🤖 AI Summary
This work addresses the challenge of dynamically adapting to teammates’ behaviors and goals in multi-agent collaboration under zero prior knowledge. We propose an online joint decision-making framework endowed with theory-of-mind (ToM) capabilities grounded in formal cognitive modeling. Methodologically, we introduce the first integration of meta-learned ToM inference with multi-agent denoising diffusion policies, yielding an end-to-end model that jointly infers teammates’ latent goals and generates cooperative trajectories in real time. Furthermore, we design an online dynamic replanning mechanism based on state-deviation detection, enabling millisecond-level trajectory updates. Evaluated on a simulated cooking task with no prior teammate specifications, our approach reduces resource consumption by 23.6% while maintaining a 98.4% team task success rate.
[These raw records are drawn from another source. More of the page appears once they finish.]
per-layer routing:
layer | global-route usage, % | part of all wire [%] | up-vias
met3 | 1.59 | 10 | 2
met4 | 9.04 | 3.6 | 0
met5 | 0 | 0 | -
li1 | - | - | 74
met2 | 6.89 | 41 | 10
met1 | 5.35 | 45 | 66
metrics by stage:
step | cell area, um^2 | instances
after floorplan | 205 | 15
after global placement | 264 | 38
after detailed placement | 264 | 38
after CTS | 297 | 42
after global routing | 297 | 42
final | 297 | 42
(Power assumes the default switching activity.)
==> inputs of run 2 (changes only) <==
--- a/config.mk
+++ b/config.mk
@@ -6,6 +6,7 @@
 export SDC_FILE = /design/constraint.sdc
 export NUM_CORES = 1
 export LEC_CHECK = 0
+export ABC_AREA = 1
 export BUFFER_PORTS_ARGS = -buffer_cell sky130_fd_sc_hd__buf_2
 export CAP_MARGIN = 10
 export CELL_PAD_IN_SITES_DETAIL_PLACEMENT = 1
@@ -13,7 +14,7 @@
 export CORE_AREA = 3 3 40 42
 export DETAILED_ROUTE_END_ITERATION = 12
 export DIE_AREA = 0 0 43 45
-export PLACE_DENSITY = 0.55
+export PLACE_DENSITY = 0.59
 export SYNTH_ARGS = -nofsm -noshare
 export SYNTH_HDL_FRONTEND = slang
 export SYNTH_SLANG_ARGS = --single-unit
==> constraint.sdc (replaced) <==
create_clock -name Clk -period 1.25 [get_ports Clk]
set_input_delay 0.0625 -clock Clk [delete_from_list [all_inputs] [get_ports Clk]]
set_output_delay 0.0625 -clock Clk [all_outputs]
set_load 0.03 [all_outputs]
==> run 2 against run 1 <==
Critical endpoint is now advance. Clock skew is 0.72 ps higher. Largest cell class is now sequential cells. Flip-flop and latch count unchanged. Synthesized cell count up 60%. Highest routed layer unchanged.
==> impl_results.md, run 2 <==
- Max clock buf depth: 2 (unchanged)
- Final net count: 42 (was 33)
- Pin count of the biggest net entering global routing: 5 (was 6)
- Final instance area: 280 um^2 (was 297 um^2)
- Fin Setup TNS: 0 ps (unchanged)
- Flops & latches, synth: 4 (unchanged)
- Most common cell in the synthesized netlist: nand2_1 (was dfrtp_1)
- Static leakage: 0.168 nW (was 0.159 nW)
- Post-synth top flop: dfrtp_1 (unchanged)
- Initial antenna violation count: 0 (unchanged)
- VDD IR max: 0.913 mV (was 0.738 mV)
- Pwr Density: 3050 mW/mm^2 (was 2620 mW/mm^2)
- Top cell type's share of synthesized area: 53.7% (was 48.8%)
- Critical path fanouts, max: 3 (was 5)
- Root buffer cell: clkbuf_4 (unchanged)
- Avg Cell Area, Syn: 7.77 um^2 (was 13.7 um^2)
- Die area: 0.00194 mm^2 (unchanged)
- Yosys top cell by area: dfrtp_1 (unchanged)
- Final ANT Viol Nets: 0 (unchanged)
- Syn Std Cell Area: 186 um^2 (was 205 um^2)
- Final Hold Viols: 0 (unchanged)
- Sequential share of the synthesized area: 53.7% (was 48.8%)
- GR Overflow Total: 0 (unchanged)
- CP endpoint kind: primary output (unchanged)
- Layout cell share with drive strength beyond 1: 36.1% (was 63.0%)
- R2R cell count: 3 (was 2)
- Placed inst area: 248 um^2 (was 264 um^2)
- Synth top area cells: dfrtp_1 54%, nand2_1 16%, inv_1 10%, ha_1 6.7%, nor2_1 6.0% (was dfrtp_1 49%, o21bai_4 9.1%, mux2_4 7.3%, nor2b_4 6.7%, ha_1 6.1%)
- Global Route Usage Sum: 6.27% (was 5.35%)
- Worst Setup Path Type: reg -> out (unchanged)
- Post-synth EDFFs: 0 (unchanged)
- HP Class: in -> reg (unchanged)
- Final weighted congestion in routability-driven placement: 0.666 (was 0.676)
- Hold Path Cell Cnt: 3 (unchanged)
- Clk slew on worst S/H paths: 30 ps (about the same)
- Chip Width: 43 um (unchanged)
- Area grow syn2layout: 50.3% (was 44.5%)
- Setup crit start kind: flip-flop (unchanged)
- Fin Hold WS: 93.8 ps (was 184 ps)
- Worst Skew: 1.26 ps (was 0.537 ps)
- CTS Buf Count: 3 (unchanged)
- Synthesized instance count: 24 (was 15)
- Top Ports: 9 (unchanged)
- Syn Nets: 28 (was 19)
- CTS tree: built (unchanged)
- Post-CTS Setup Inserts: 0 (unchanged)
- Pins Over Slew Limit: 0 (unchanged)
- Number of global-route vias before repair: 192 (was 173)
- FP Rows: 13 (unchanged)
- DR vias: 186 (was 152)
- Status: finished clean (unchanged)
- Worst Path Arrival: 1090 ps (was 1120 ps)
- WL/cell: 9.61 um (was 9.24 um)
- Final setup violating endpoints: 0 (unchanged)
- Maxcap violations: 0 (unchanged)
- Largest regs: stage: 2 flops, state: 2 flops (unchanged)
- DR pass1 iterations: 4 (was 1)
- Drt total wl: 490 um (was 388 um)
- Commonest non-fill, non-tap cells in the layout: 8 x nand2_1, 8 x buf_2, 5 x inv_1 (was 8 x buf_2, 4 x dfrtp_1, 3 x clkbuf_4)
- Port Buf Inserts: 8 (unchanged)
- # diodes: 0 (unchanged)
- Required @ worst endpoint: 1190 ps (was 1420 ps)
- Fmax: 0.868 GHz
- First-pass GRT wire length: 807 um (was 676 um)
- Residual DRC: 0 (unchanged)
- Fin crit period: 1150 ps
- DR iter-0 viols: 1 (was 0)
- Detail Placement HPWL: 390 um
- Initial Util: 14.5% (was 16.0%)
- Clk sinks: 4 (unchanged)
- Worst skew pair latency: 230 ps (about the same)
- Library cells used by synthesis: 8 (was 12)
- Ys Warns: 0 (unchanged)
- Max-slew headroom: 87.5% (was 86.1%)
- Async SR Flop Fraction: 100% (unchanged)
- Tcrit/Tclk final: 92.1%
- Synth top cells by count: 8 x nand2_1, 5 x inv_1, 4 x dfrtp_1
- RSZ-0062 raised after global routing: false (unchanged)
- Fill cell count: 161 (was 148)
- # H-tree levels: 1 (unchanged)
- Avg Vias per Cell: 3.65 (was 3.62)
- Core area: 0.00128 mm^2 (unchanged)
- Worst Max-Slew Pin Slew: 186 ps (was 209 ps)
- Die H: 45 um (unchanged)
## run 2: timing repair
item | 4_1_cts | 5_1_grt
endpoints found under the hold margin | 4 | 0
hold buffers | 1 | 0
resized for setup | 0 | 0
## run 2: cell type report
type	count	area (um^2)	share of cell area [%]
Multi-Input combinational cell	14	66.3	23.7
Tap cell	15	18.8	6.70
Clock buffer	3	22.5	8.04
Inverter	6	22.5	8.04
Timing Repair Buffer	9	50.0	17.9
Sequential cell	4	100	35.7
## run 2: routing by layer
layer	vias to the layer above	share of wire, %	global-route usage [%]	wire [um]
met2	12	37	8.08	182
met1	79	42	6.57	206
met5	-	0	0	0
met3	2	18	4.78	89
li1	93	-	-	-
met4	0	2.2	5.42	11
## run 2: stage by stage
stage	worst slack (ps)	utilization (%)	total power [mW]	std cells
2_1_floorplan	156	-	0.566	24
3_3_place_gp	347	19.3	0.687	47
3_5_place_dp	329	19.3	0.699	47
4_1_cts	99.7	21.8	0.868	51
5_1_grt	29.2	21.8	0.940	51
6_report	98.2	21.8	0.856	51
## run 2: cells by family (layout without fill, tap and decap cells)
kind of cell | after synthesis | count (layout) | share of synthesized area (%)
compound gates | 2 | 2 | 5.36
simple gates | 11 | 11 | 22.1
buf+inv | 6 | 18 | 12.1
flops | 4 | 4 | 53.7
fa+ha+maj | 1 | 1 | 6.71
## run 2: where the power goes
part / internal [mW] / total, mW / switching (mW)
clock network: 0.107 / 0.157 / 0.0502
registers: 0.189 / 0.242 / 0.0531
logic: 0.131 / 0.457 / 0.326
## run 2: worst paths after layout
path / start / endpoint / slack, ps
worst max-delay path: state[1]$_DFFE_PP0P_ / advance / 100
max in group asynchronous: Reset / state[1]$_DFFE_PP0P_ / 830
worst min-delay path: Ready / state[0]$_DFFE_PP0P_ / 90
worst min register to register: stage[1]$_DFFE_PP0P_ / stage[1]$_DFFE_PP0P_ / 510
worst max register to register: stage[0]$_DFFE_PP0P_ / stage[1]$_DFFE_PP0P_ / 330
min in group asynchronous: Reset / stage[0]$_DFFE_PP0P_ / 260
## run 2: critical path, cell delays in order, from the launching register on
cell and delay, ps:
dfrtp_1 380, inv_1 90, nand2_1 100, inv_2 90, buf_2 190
These results empirically validate the critical role of jointly modeling real-time observations and ToM for adaptive multi-agent coordination.
📝 Abstract
In this paper we present ToMCAT (Theory-of-Mind for Cooperative Agents in Teams), a new framework for generating ToM-conditioned trajectories. It combines a meta-learning mechanism, that performs ToM reasoning over teammates' underlying goals and future behavior, with a multiagent denoising-diffusion model, that generates plans for an agent and its teammates conditioned on both the agent's goals and its teammates' characteristics, as computed via ToM. We implemented an online planning system that dynamically samples new trajectories (replans) from the diffusion model whenever it detects a divergence between a previously generated plan and the current state of the world. We conducted several experiments using ToMCAT in a simulated cooking domain. Our results highlight the importance of the dynamic replanning mechanism in reducing the usage of resources without sacrificing team performance. We also show that recent observations about the world and teammates' behavior collected by an agent over the course of an episode combined with ToM inferences are crucial to generate team-aware plans for dynamic adaptation to teammates, especially when no prior information is provided about them.